Neutral variation is genetic variation that results in no competitive advantage to any individual.                                    - Example:  human fingerprints.

A Closer Look: Natural Selection as the Mechanism of Adaptive Evolution            Evolutionary fitness - Not direct competition, but instead the difference in reproductive success that is due to many variables.

Natural Selection can be defined in two ways:                        a.  Darwinian fitness- Contribution of an individual to the gene pool, relative to the contributions of other individuals.

And,

b.  Relative fitness

- Contribution of a genotype to the next generation, compared to the contributions of alternative genotypes for the same locus.

- Survival doesn’t necessarily increase relative fitness; relative fitness is zero (0) for a sterile plant or animal.

Three ways (modes of selection) in which natural selection can affect the contribution that a genotype makes to the next generation.   a.  Directional selection favors individuals at one end of the phenotypic range. Most common during times of environmental change or when moving to new habitats.

Directional selection

Diversifying selection favors extreme over intermediate phenotypes.

 - Occurs when environmental change favors an extreme phenotype.

 

Stabilizing selection favors intermediate over extreme phenotypes.

 - Reduces variation and maintains the current average.

- Example = human birth weights.

Diversifying selection

Natural selection maintains sexual reproduction

-Sex generates genetic variation during meiosis and fertilization.

-Generation-to-generation variation may be of greatest importance to the continuation of sexual reproduction.
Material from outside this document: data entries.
Context: an optimization exercise on an open-source flow, tuned for small area, a short achievable clock period and few clock cycles per item. The choices shown serve that exercise and are no tape-out recipe.
Where RTL was checked, it was by simulation tests only, not by an equivalence proof against the original.
No functional check of the RTL was part of run 1.
No activity file was given, so power comes from the tool's default toggle rates.

**design/flow/design.v**
```verilog
`default_nettype none
package skf_pkg;
    localparam int SAMPLE_W = 16;
    localparam int EST_W    = 16;
    localparam int GAIN_W   = 31;
    localparam int CFG_IDX_W = 1;
    localparam int CFG_DAT_W = 32;
    localparam logic [CFG_IDX_W-1:0] REG_MEAS_NOISE = 1'd0;
    localparam logic [CFG_IDX_W-1:0] REG_PROC_NOISE = 1'd1;
    localparam logic [31:0] MEAS_NOISE_RST = 32'd214748365;
    localparam logic [31:0] PROC_NOISE_RST = 32'd536871;
    localparam logic [31:0] COV_RST        = 32'd1073741824;
    localparam logic [4:0] DIV_LAST = 5'd29;
endpackage
`default_nettype wire
`default_nettype none
import skf_pkg::*;
module scalar_kalman_filter
(
    input  wire                       i_clk,
    input  wire                       i_rst_n,
    input  wire                       i_cfg_valid,
    output logic                      o_cfg_ready,
    input  wire       [CFG_IDX_W-1:0] i_cfg_index,
    input  wire       [CFG_DAT_W-1:0] i_cfg_data,
    input  wire                       i_in_valid,
    output logic                      o_in_ready,
    input  wire signed [SAMPLE_W-1:0] i_in_sample,
    output logic                      o_out_valid,
    input  wire                       i_out_ready,
    output logic signed [EST_W-1:0]   o_out_estimate,
    output logic       [GAIN_W-1:0]   o_out_gain
);
    logic        r_idle;      
    logic        r_fin;       
    logic        r_s1;        
    logic        r_div;       
    logic        r_last;      
    logic        r_first;     
    logic [4:0]  r_cnt;
    logic        r_k30;       
    logic        r_fresh;     
    logic        r_in_ready;
    logic        r_out_valid;
    logic [31:0] r_meas_noise;
    logic [31:0] r_proc_noise;
    logic [32:0] r_rem;       
    logic [32:0] r_den;       
    logic [30:0] r_q;         
    logic [61:0] r_t;         
    logic [61:0] r_x;         
    logic [32:0] r_diff;      
    logic signed [EST_W-1:0] r_est;
    logic in_fire;
    assign in_fire = i_in_valid && r_in_ready;
    assign o_in_ready     = r_in_ready;
    assign o_cfg_ready    = 1'b1;
    assign o_out_valid    = r_out_valid;
    assign o_out_estimate = r_est;
    assign o_out_gain     = r_q;
    logic [31:0] p_cur;
    logic [31:0] x_cur;
    assign p_cur = r_fresh ? COV_RST : r_t[61:30];
    assign x_cur = r_fresh ? 32'd0 : r_x[61:30];
    logic [32:0] pred_sum;
    logic [31:0] pp;
    assign pred_sum = {1'b0, p_cur} + {1'b0, r_proc_noise};
    assign pp       = pred_sum[32] ? 32'hFFFF_FFFF : pred_sum[31:0];
    logic        r_zero;
    logic        pp_zero;
    logic        den_zero;
    logic        k30;
    logic [32:0] den_sum;
    assign r_zero   = (r_meas_noise == 32'd0);
    assign pp_zero  = (r_rem[31:0] == 32'd0);
    assign den_zero = r_zero && pp_zero;
    assign k30      = r_zero && !pp_zero;
    assign den_sum  = {1'b0, r_rem[31:0]} + {1'b0, r_meas_noise};
    logic [34:0] div_tmp;
    logic        div_bit;
    assign div_tmp = {1'b0, r_rem, 1'b0} - {2'b00, r_den};
    assign div_bit = !div_tmp[34];
    logic        acc_on;
    logic        acc_rnd;
    logic [61:0] t_next;
    logic [61:0] x_next;
    assign acc_on  = (r_div && !r_first) || r_last;
    assign acc_rnd = r_div && (r_cnt == DIV_LAST - 5'd1);
    assign t_next  = {r_t[60:0], 1'b0} + (r_q[0] ? {30'd0, r_meas_noise} : 62'd0)
                   + (r_last ? {29'd0, r_rem} : {61'd0, acc_rnd});
    assign x_next  = {r_x[60:0], 1'b0} + (r_q[0] ? {{29{r_diff[32]}}, r_diff} : 62'd0)
                   + {61'd0, acc_rnd};
    logic [31:0] x_new;
    logic [15:0] est_new;
    assign x_new   = r_x[61:30];
    assign est_new = (x_new[31:16] == 16'h7FFF) ? 16'h7FFF : x_new[31:16] + {15'd0, x_new[15]};
    logic stall;
    assign stall = r_first && r_out_valid;
    always_ff @(posedge i_clk) begin
        if (!i_rst_n) begin
            r_idle       <= 1'b1;
            r_fin        <= 1'b0;
            r_s1         <= 1'b0;
            r_div        <= 1'b0;
            r_last       <= 1'b0;
            r_first      <= 1'b0;
            r_fresh      <= 1'b1;
            r_in_ready   <= 1'b1;
            r_out_valid  <= 1'b0;
            r_meas_noise <= MEAS_NOISE_RST;
            r_proc_noise <= PROC_NOISE_RST;
        end else begin
            if (i_cfg_valid) begin
                if (i_cfg_index == REG_MEAS_NOISE) begin
                    r_meas_noise <= i_cfg_data;
                end else begin
                    r_proc_noise <= i_cfg_data;
                end
            end
            if (r_fin) begin
                r_out_valid <= 1'b1;
            end else if (i_out_ready) begin
                r_out_valid <= 1'b0;
            end
            r_fin  <= r_last;
            r_last <= r_div && !stall && (r_cnt == 5'd0);
            if (r_idle || r_fin) begin
                r_idle     <= !in_fire;
                r_s1       <= in_fire;
                r_in_ready <= !in_fire;
            end else begin
                r_idle <= 1'b0;
                r_s1   <= 1'b0;
                r_in_ready <= r_last;
            end
            if (r_s1) begin
                r_div   <= 1'b1;
                r_first <= 1'b1;
                r_fresh <= 1'b0;
            end else if (r_div && !stall) begin
                r_first <= 1'b0;
                if (r_cnt == 5'd0) begin
                    r_div <= 1'b0;
                end
            end
        end
    end
    always_ff @(posedge i_clk) begin
        if ((r_idle || r_fin) && in_fire) begin
            r_rem  <= {1'b0, pp};
            r_diff <= {i_in_sample[15], i_in_sample, 16'h0000};
        end
        if (r_fin) begin
            r_est <= est_new;
        end
        if (r_s1) begin
            r_cnt  <= DIV_LAST;
            r_k30  <= k30;
            r_den  <= {den_sum[32:1], den_sum[0] | den_zero};
            r_rem  <= k30 ? 33'd0 : r_rem;
            r_diff <= r_diff - {x_cur[31], x_cur};
            r_t    <= 62'd0;
            r_x    <= k30 ? {{29{r_diff[32]}}, r_diff} : {{30{x_cur[31]}}, x_cur};
        end
        if (r_div && !stall) begin
            r_cnt <= r_cnt - 5'd1;
            r_rem <= div_bit ? div_tmp[32:0] : {r_rem[31:0], 1'b0};
            r_q   <= {(r_cnt == 5'd0) ? r_k30 : r_q[29], r_q[28:0], div_bit};
        end
        if (acc_on) begin
            r_t <= t_next;
            r_x <= x_next;
        end
    end
endmodule
`default_nettype wire
```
-Disadvantages to using sexual reproduction: Asexual reproduction produces many more offspring.

-The variation produced during meiosis greatly outweighs this disadvantage, so sexual reproduction is here to stay.           
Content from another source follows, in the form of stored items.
Background: an optimization exercise with open tools, aiming at small area, a short achievable clock period and few clock cycles per item. Do not read the settings as production practice. Where RTL was checked, it was by simulation tests only, not by an equivalence proof against the original.

==> inputs of umber <==
## iir_df1_biquad_axis
module iir_df1_biquad_axis
#(
    parameter int unsigned coeff_width  = 16,
    parameter int unsigned inout_width  = 16,
    parameter int unsigned scale_factor = 14,
    parameter int          a1_int_coeff = -31880,
    parameter int          a2_int_coeff = 15531,
    parameter int          bo_int_coeff = 167,
    parameter int          b1_int_coeff = -302,
    parameter int          b2_int_coeff = 167
) (
    input  logic                          clk,
    input  logic                          rst,
    input  logic                          s_axis_tvalid,
    input  logic signed [inout_width-1:0] s_axis_tdata,
    output logic                          m_axis_tready,
    output logic signed [inout_width-1:0] m_axis_tdata,
    output logic                          m_axis_tvalid
);
export LEC_CHECK = 0
export CAP_MARGIN = 20
export CORE_MARGIN = 2
export CORE_UTILIZATION = 40
export SETUP_SLACK_MARGIN = 3.0
export SLEW_MARGIN = 20
export SYNTH_HIERARCHICAL = 1
export SYNTH_MINIMUM_KEEP_SIZE = 0
create_clock -name core_clock -period 7.0 [get_ports {clk}]
run.sh (not shown) runs the stock make flow with config.mk's settings and CLKGATE_MAP_FILE= SYNTH_SCRIPT=/design/flow/synth_recipe.tcl, a recipe that flattens the netlist after the stock synthesis.
==> nickel (differences from umber) <==
--- a/flow/config.mk
+++ b/flow/config.mk
@@ -5,6 +5,7 @@
 export SDC_FILE = /design/flow/constraint.sdc
 export NUM_CORES = 4
 export LEC_CHECK = 0
+export ABC_AREA = 1
 export CAP_MARGIN = 20
 export CORE_MARGIN = 2
 export CORE_UTILIZATION = 40
==> qor summary <==
quantity	nickel	umber
Width of the chip	178 µm	175 µm
Outcome	complete, no violations	complete, no violations
R2R cell count	15	16
Final cycle utilization of the critical path	59.6%	59.7%
Capture point of the worst path	ga_q[13]	y1_q[13]
Arithmetic-cell share of the synthesized area counting full adders, half adders and majority gates	44.4%	46.3%
Arrival time worst endpoint	4.48 ns	4.51 ns
Footprint of the multi-input gates	8540 µm²	8870 µm²
Buffers plus inverters on the worst setup path	3	4
Terminating pin of the worst hold path	hx2_q[14]	hx1_q[12]
Startpoint of the worst hold path	hx2_q[14]	hx1_q[12]
Non-Filler Instances	1789	1559
Maximum number of pins on one net before global-route repair	46	68
Weighted congestion at the end of routability-driven global placement	0.866	0.827
No run of this note included a check of the RTL's function; only the layout flow was run.


==> violet: inputs <==
iir_df1_biquad_axis, a different RTL version from the one above (not shown whole).
export LEC_CHECK = 0
export CAP_MARGIN = 20
export CORE_MARGIN = 2
export CORE_UTILIZATION = 40
export SETUP_SLACK_MARGIN = 3.4
export SLEW_MARGIN = 20
export SYNTH_HIERARCHICAL = 1
export SYNTH_MINIMUM_KEEP_SIZE = 0
create_clock -name core_clock -period 7.0 [get_ports {clk}]
==> zinc (differences from violet) <==
Settings changed: ABC_AREA from default to 1, SETUP_SLACK_MARGIN 3.4 to 3.6.
==> notes <==
Of violet and zinc, zinc has the higher worst setup slack (gap 680 ps). Of violet and zinc, zinc has the higher critical path depth (gap 7). Of violet and zinc, zinc has the higher global-route usage (gap 1.7 points). Utilization: zinc is lower than violet (1.6 points).
Function was not checked in any run of this note: the RTL went through the layout flow alone.


==> run a: inputs <==
Another version of the RTL of iir_df1_biquad_axis (not shown whole).
export LEC_CHECK = 0
export ABC_AREA = 1
export CAP_MARGIN = 20
export CORE_MARGIN = 2
export CORE_UTILIZATION = 40
export SETUP_SLACK_MARGIN = 3.4
export SLEW_MARGIN = 20
export SYNTH_HIERARCHICAL = 1
export SYNTH_MINIMUM_KEEP_SIZE = 0
create_clock -name core_clock -period 7.0 [get_ports {clk}]
==> run b (differences from run a) <==
CTS_BUF_LIST = sky130_fd_sc_hd__clkbuf_8   (was not set)
SETUP_SLACK_MARGIN = 3.15   (was 3.4)
==> notes <==
Run b completed without violations. Run a ran to the end with no violations. Between run b and run a, the lower wire length is in run b (gap about 0.55%, measured against run a). In clock-buffer cell count, run b and run a do not differ. Against run a, the design area of run b is lower by about 2.4%. In run a the maximum frequency is higher than in run b, by 1.7%. In run a the via count is higher than in run b, by 0.41%. Against run a, the sequential share of layout area of run b is higher by 0.44 points. Sequential cell count is the same in run b and run a.
==> figures <==
quantity                                                                  run b         run a
Status                                         no timing/DRC/antenna violations  no timing/DRC/antenna violations
Met2 layer wire length in the routed design                            12000 um      12000 um
Worst reg-to-reg setup slack                                            3.35 ns       3.41 ns
Total Wirelength                                                       26600 um      26700 um
Filler Cell Count                                                          2839          2807
Global routing met1 resource utilization                                  26.2%         26.2%
Met3 routed wirelength                                                  1300 um       1260 um
Post-detailed-route via-to-cell ratio                                      4.74          4.75
Clock-pin slew on the worst setup and hold paths                        0.08 ns       0.06 ns
Final standard cell area without fillers                            13200 sq um   13500 sq um
Total routing usage reported by global routing                            18.1%         18.5%
Transition at the pin with the smallest max-transition slack           0.940 ns      0.931 ns
Fraction of final layout cells with drive strength greater than 1         8.60%         10.8%
Arrival time at the worst endpoint                                      4.03 ns       3.94 ns
Starting DRT DRC Count                                                      567           441
Testbench counts of run a, summed over its fixed seeds: cycles 24,024, items 24,000.
Testbench counts of run b, summed over its fixed seeds: cycles 24,024, items 24,000.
All asexual individuals are female (blue). With sex, offspring = half female/half male. Because males don’t reproduce, the overall output is lower for sexual reproduction.

Sexual selection leads to differences between sexes

a.  Sexual dimorphism is the difference in appearance between males and females of a species.

-Intrasexual selection is the direct competition between members of the same sex for mates of the opposite sex. 

-This gives rise to males most often having secondary sexual equipment such as antlers that are used in competing for females.

-In intersexual selection (mate choice), one sex is choosy when selecting a mate of the opposite sex. 

-This gives rise to often amazingly sophisticated secondary sexual characteristics; e.g., peacock feathers.

Natural selection does not produce perfect organisms                       a.  Evolution is limited by historical constraints (e.g., humans have back problems because our ancestors were 4-legged).  b.  Adaptations are compromises. (Humans are athletic due to flexible limbs, which often dislocate or suffer torn ligaments.) c.  Not all evolution is adaptive. Chance probably plays a huge role in evolution and not all changes are for the best. d.  Selection edits existing variations. New alleles cannot arise as needed, but most develop from what already is present.